This seems to be a misunderstanding of how FileMaker security works.
If you define each privilege set's layout access properly, users can only access the layouts they are supposed to be able to access, no matter how they manipulate the URL.
No, the privilege sets are no option.
We handle the access privileges to the different layouts in a table in the database.
The users will see only the navigation buttons that are allowed to access.
All web users have the same "FileMaker privilege set" and in this case the same access rights to the layouts.
If we would give the access with the FileMaker privilege sets we have to define very much privilege sets.
If we only have 5 Layouts for the Webusers, we have to build 30 privilege set's.

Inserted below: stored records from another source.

## alu16bit
module alu16bit (
  input clk,                 
  input reset,               
  input [2:0] operation,     
  input [15:0] operand_A,
  input [15:0] operand_B,
  output reg [31:0] result, 
  output reg carry_flag,
  output reg zero_flag
);
Size in the first run: ~1,600 cells after synthesis, about 34 flip-flops, roughly 71 I/O pins.
export LEC_CHECK = 0
export CAP_MARGIN = 20
export CORE_MARGIN = 2
export CORE_UTILIZATION = 69
export CTS_CLUSTER_DIAMETER = 49
export CTS_CLUSTER_SIZE = 21
export HOLD_SLACK_MARGIN = -0.09
export SETUP_SLACK_MARGIN = -0.49
export SLEW_MARGIN = 20
create_clock -name core_clock -period 6.98 [get_ports {clk}]
run.sh (not shown) runs the stock make flow with config.mk's settings and CLKGATE_MAP_FILE=.
The starting point died in global routing (5_1_grt).
Then changed:
Settings changed: CORE_UTILIZATION 69 to 58, CTS_CLUSTER_DIAMETER 49 to default, CTS_CLUSTER_SIZE 21 to default, HOLD_SLACK_MARGIN -0.09 to default, SETUP_SLACK_MARGIN -0.49 to default, TNS_END_PERCENT from default to 5.
Clock period 6.98 ns to 7.2 ns, I/O delays scaled along.
Result:
- The changed run produced a layout that fails on setup timing
- area after synthesis does not change
- synthesized cell count is unchanged
- die area climbs by 18%
Then changed:
Settings changed: CORE_UTILIZATION 58 to 67, CTS_CLUSTER_DIAMETER from default to 358, MAX_ROUTING_LAYER from default to met4.
What happened:
- The changed run failed in global routing (5_1_grt) with GRT-0116
- synthesized area does not change
- synthesized cell count does not change
- die size went down by roughly a tenth
Then changed:
Settings changed: CORE_UTILIZATION 67 to 66, CTS_CLUSTER_DIAMETER 358 to 51.
The new run finished with setup timing left.
Die area goes up by 1.5%.
Area after synthesis is unchanged.
Synthesized cell count stays the same.


== run A ==
The RTL this note starts from:
==> flow/design.v <==
module alu16bit (
  input clk,                 
  input reset,               
  input [2:0] operation,     
  input [15:0] operand_A,
  input [15:0] operand_B,
  output reg [31:0] result, 
  output reg carry_flag,
  output reg zero_flag
);
parameter [2:0] ADD  = 3'b000,
                SUB  = 3'b001,
                MUL  = 3'b010,
                AND  = 3'b011,
                OR   = 3'b100,
                NAND = 3'b101,
                NOR  = 3'b110,
                XOR  = 3'b111;
reg [31:0] alu_result;  
reg alu_carry;
reg alu_zero;
always @(*) begin
  alu_result = 32'b0;
  alu_carry  = 1'b0;
  alu_zero   = 1'b0;
  case (operation)
    ADD: begin
      {alu_carry, alu_result} = {1'b0, operand_A} + {1'b0, operand_B};
      alu_zero = (alu_result[15:0] == 16'b0);
    end
    SUB: begin
      {alu_carry, alu_result} = {1'b0, operand_A} - {1'b0, operand_B};
      alu_zero = (alu_result[15:0] == 16'b0);
    end
    MUL: begin
      alu_result = operand_A * operand_B;   
      alu_zero = (alu_result == 32'b0);
    end
    AND: begin
      alu_result = {16'b0, (operand_A & operand_B)};
      alu_zero = (alu_result[15:0] == 16'b0);
    end
    OR: begin
      alu_result = {16'b0, (operand_A | operand_B)};
      alu_zero = (alu_result[15:0] == 16'b0);
    end
    NAND: begin
      alu_result = {16'b0, ~(operand_A & operand_B)};
      alu_zero = (alu_result[15:0] == 16'b0);
    end
    NOR: begin
      alu_result = {16'b0, ~(operand_A | operand_B)};
      alu_zero = (alu_result[15:0] == 16'b0);
    end
    XOR: begin
      alu_result = {16'b0, (operand_A ^ operand_B)};
      alu_zero = (alu_result[15:0] == 16'b0);
    end
    default: begin
      alu_result = 32'b0;
      alu_carry  = 1'b0;
      alu_zero   = 1'b1;
    end
  endcase
end
always @(posedge clk) begin
  if (reset) begin
    result     <= 32'b0;
    carry_flag <= 1'b0;
    zero_flag  <= 1'b0;
  end else begin
    result     <= alu_result;
    carry_flag <= alu_carry;
    zero_flag  <= alu_zero;
  end
end
endmodule
==> flow/config.mk <==
export PLATFORM = sky130hd
export DESIGN_NAME = alu16bit
export DESIGN_NICKNAME = alu16bit
export VERILOG_FILES = /design/flow/design.v
export SDC_FILE = /design/flow/constraint.sdc
export NUM_CORES = 4
export LEC_CHECK = 0
export CAP_MARGIN = 20
export CORE_MARGIN = 2
export CORE_UTILIZATION = 66
export CTS_CLUSTER_DIAMETER = 51
export MAX_ROUTING_LAYER = met4
export SLEW_MARGIN = 20
==> flow/constraint.sdc <==
create_clock -name core_clock -period 7.37 [get_ports {clk}]
set_input_delay 1.4740 -clock core_clock [delete_from_list [all_inputs] [get_ports {clk}]]
set_output_delay 1.4740 -clock core_clock [all_outputs]
set_load 0.01 [all_outputs]
Although it ran to completion, run A produced a layout that fails the final checks because of negative setup slack.
Changes in run B relative to run A:
Settings: putting CTS_CLUSTER_SIZE at 37 where nothing was set; swapping 66 for 67 in CORE_UTILIZATION; putting PLACE_DENSITY at 0.64 where nothing was set.
Run B vs run A, die width went down by 1.0 um.
~same cell area reported after detailed placement in run A and run B
The higher area of the core came out of run A.
No final results exist for run B, since it was stopped by error GRT-0232 during global routing.
[run B] buffers inserted during post-CTS setup optimization rose 6 relative to run A
As far as count of flip-flops with a built-in enable after synthesis goes, run B and run A are indistinguishable; the numbers are identical.
Die size: run B better than run A
Comparing run A and run B, the higher cell resize tally after clock tree synthesis was measured on run A.
Setup changes, run B to run C
Settings: MAX_ROUTING_LAYER no longer set, was met4; CORE_UTILIZATION now 40, was 67; PLACE_DENSITY no longer set, was 0.64; CTS_CLUSTER_SIZE no longer set, was 37; CTS_CLUSTER_DIAMETER no longer set, was 51; the clock period (ns, I/O delays scaled along) now 7.11, was 7.37.
==> comparison <==
Changes observed in run C relative to run B: post-CTS setup-driven buffer insertion count saw an increase, number of buffers created by CTS stayed essentially flat, starting density of the core went down, number of cells in Yosys stat roughly the same.
Run C vs run B — standard cell core area climbed by more than half
Summary of run B and run C: one run falls short of a clean finish, namely run B.
Run B got as far as global routing, where a tool error ended the run.
Reported for run B and run C, largest buffer count on any clock path turned out identical to the last digit.
Summary — detailed placer's ending HPWL, run C relative to run B: higher, by about 2.2%.
Post-place setup slack: run C worse than run B
Of run B and run C, the run reporting the lower placed cell count was run B.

(only Layout 1, only Layout 2, … then Layout 1 & 2, Layout 1 & 3, … and so on)
And with 10 Layout there are 1022 possibilities. This is no option.
The privilege sets is ok to protect the layouts you use for development but
not to restrict access to the user layouts like "budget", "contact", "billing", …
If I connect with a FileMaker Client I can only access the layouts that I can reach by a script.
Why it is different in WebDirect?
I thought WebDirect should align the functionality to the FileMaker Client.
I wouldn't really call this a security issue in the strict sense, but you can always use a OnLayoutEnter script trigger to prevent users from accessing layouts by other means than your navigation scripts. Not as elegant as one would like, of course.